In The Lost Coast – a new
film on DVD that may prompt some curdled nostalgia for the good old days of
Halloween blowouts in the Castro -- a couple of guys, who know each other only
because of their close ties to a third fellow, embark on some rather cruel
drunken banter at a party neither is enjoying.
“What’s the difference between a
gay guy and a straight guy?”
“I give up.”
“Six beers – does it bug you
everyone thinking that you’re gay?”
“Does it bug you that nobody likes
you?’
“Zing! I’m glad I didn’t know you
fuckers in high school, because that would have fucked me up good.”
“Tell me how does it feel being
Mark’s bitch?”
“Sorry, I forgot you were his
original bitch, unless there’s some guy in junior high I don’t know about.”
“If anything, Mark was my bitch. “
“I heard that you did each other,
which actually would mean that you were each other’s bitches, if you want to
get into the semiology of being someone’s bitch.”
Gabriel Fleming’s debut feature
makes good use of our town to tell the story of four friends confronting
desire, danger and heartbreak on a classic Halloween night in San Francisco. As
the party in the Castro careens along Upper Market Street, Mark (the perky
Lucas Alifano spends the entire film in a bone-chilling climate in Jockey
shorts and a trench-coat) confronts unresolved feelings for his
straight-identified high school buddy, Jasper (Ian Scott McGregor). Tagging
along are a close female friend (Lindsay Bonner) and an annoying bumpkin pal
(Chris Yule).
The story is cleverly framed in a
long e-male from Jasper to his out-of-town girlfriend: we learn the boys had an
unacknowledged but painful encounter on a camping trip to the Northern
Californian coast. On a fog-shrouded night in search of an elusive private
party, the friends stumble through a ghostly Golden Gate Park, tripping over a
dead body and their own conflicted feelings.

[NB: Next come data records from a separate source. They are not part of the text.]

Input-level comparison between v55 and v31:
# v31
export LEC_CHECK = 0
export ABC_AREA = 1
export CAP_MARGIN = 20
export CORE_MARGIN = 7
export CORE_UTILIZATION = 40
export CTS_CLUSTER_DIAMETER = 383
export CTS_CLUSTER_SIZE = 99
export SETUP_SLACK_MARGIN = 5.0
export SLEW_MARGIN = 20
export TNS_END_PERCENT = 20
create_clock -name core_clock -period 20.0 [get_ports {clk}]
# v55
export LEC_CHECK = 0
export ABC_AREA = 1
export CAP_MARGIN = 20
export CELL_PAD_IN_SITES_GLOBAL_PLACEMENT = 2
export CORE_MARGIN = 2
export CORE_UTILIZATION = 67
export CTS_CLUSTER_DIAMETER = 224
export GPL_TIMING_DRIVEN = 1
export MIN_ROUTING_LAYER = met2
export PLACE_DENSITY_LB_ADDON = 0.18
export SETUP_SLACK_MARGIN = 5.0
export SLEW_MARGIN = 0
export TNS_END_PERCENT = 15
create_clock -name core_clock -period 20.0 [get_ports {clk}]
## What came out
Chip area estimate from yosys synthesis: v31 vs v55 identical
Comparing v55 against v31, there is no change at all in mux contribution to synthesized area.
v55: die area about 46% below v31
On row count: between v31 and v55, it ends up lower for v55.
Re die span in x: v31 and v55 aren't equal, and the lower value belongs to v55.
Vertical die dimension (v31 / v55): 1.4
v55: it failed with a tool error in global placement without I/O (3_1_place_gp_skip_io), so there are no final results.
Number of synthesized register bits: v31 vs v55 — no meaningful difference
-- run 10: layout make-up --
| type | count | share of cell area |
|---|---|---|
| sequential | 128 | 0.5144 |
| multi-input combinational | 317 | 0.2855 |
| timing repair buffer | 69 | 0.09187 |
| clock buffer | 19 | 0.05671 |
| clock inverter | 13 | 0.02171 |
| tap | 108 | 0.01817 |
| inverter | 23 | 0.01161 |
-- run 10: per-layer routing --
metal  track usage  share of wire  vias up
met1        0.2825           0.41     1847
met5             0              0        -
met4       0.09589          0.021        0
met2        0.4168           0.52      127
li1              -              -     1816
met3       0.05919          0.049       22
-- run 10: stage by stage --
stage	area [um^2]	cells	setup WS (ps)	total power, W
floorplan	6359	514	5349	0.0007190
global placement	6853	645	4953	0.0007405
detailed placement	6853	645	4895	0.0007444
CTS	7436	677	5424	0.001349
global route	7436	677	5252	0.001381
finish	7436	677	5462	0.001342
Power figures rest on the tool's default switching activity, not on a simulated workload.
==> inputs of job 5810 <==
==> flow/design.v (excerpt) <==
module ARM(input clk,rst,
           output [31:0] imem_addr,
           input [31:0] imem_rdata,
           output [31:0] dmem_addr,dmem_wdata,
           output dmem_we,
           input [31:0] dmem_rdata);
  wire [3:0] Dest_wb,SR,new_status,src1,src2;
  wire [3:0] ID_Stage_EXE_CMD,ID_Stage_Dest;
  wire [3:0] EXE_Stage_EXE_CMD,EXE_Stage_Dest;
  wire [3:0] MEM_Stage_EXE_CMD,MEM_Stage_Dest;
  wire [11:0] Shift_operand_IN,Shift_operand;
  wire [23:0] Signed_imm_24_IN,Signed_imm_24;
  wire [31:0] ID_Stage_pc,EXE_Stage_pc;
  wire [31:0] IF_Stage_instruction,ID_Stage_instruction_In;
  wire [31:0] Val_Rn_IN,Val_Rm_IN,Val_Rn,Val_Rm,MEM_Stage_Val_Rm;
  wire [31:0] EXE_Stage_ALU_result,MEM_Stage_ALU_result,WB_Stage_ALU_result;
  wire [31:0] BranchAddr;
  wire [31:0] Result_WB;
  wire [31:0] MEM_result,WB_Stage_MEM_result;
  wire [31:0] IF_Stage_pc;
  wire [3:0] SR_cond;
  wire Hazard_Detected,Branch_taken,writeBackEn;
  wire ID_Stage_WB_EN,ID_Stage_MEM_R_EN,ID_Stage_MEM_W_EN,ID_Stage_B,ID_Stage_S;
  ...
clock: 7.1 ns
lec_check: 0
cap_margin: 20
core_margin: 2
core_utilization: 51
cts_cluster_size: 25
place_density: 0.6
slew_margin: 20
run.sh (not shown) runs the stock make flow with config.mk's settings and CLKGATE_MAP_FILE=.
==> job 3814: changes against job 5810 <==
Settings changed: CAP_MARGIN 20 to 10, CELL_PAD_IN_SITES_DETAIL_PLACEMENT from default to 0, CELL_PAD_IN_SITES_GLOBAL_PLACEMENT from default to 3, CTS_CLUSTER_SIZE 25 to default, MAX_ROUTING_LAYER from default to met4, PLACE_DENSITY 0.6 to default, TNS_END_PERCENT from default to 95.
==> flow/constraint.sdc (replaced) <==
create_clock -name core_clock -period 7.37 [get_ports {clk}]
set_input_delay 1.4740 -clock core_clock [delete_from_list [all_inputs] [get_ports {clk}]]
set_output_delay 1.4740 -clock core_clock [all_outputs]
set_load 0.01 [all_outputs]
==> comparison table <==
| item | job 3814 | job 5810 |
|---|---|---|
| Status | aborted with a tool error | failed layout checks |
| Last stage reached | 3_1_place_gp_skip_io | - |
| Layout check failures | - | setup timing |
| Number of library cell types mapped by synthesis | 121 | 121 |
| Top-count cell post-synth | sky130_fd_sc_hd__dfrtp_1 | sky130_fd_sc_hd__dfrtp_1 |
| Post-Synthesis Net Count | 6,390 | 6,390 |
| Number of synthesized register bits | 851 | 851 |
| Async S/R FF share, synth | 100% | 100% |
| Simple-Gate Fraction of Synth Area | 17.5% | 17.5% |
| Effective utilization at floorplan | 51.3% | 51.3% |
| Cell total in the yosys stat output | 6,191 | 6,191 |
| Chip Area, Yosys | 0.0539 sq mm | 0.0539 sq mm |
| Portion of synthesized cell area occupied by the leading cell type | 38.2% | 38.2% |
| Post-synth top area cell | sky130_fd_sc_hd__dfrtp_1 | sky130_fd_sc_hd__dfrtp_1 |
| Core area | 0.105 sq mm | 0.105 sq mm |
| Chip Area | 0.108 sq mm | 0.108 sq mm |
| Die width | 329 um | 329 um |
| Main synth FF type | sky130_fd_sc_hd__dfrtp_1 | sky130_fd_sc_hd__dfrtp_1 |
| Number of placement rows | 119 | 119 |
| Synth Area in XOR/XNOR | 3.05% | 3.05% |
| Mux frac, synth | 6.92% | 6.92% |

Nils Kenaston’s cinematography
provides an acid trip like appreciation for the great outdoors, both in North
Country and the park.
Fleming has a short story writer’s
eye for the telling detail, turn of phrase and embarrassing caught out moments
that enrich the kind of tale normally only attempted in a short film.
Leads Alifano and McGregor deftly
revive their characters’ old pattern for relating, a schoolboy brand of rough
housing that was once an effective shield to disguise the degree of Mark’s
desire and enable Jasper’s denial. In the end one old friend stares out at the
ocean reflecting sadly, “We never kissed.”
Features include director &
cast commentary and deleted scenes with commentary.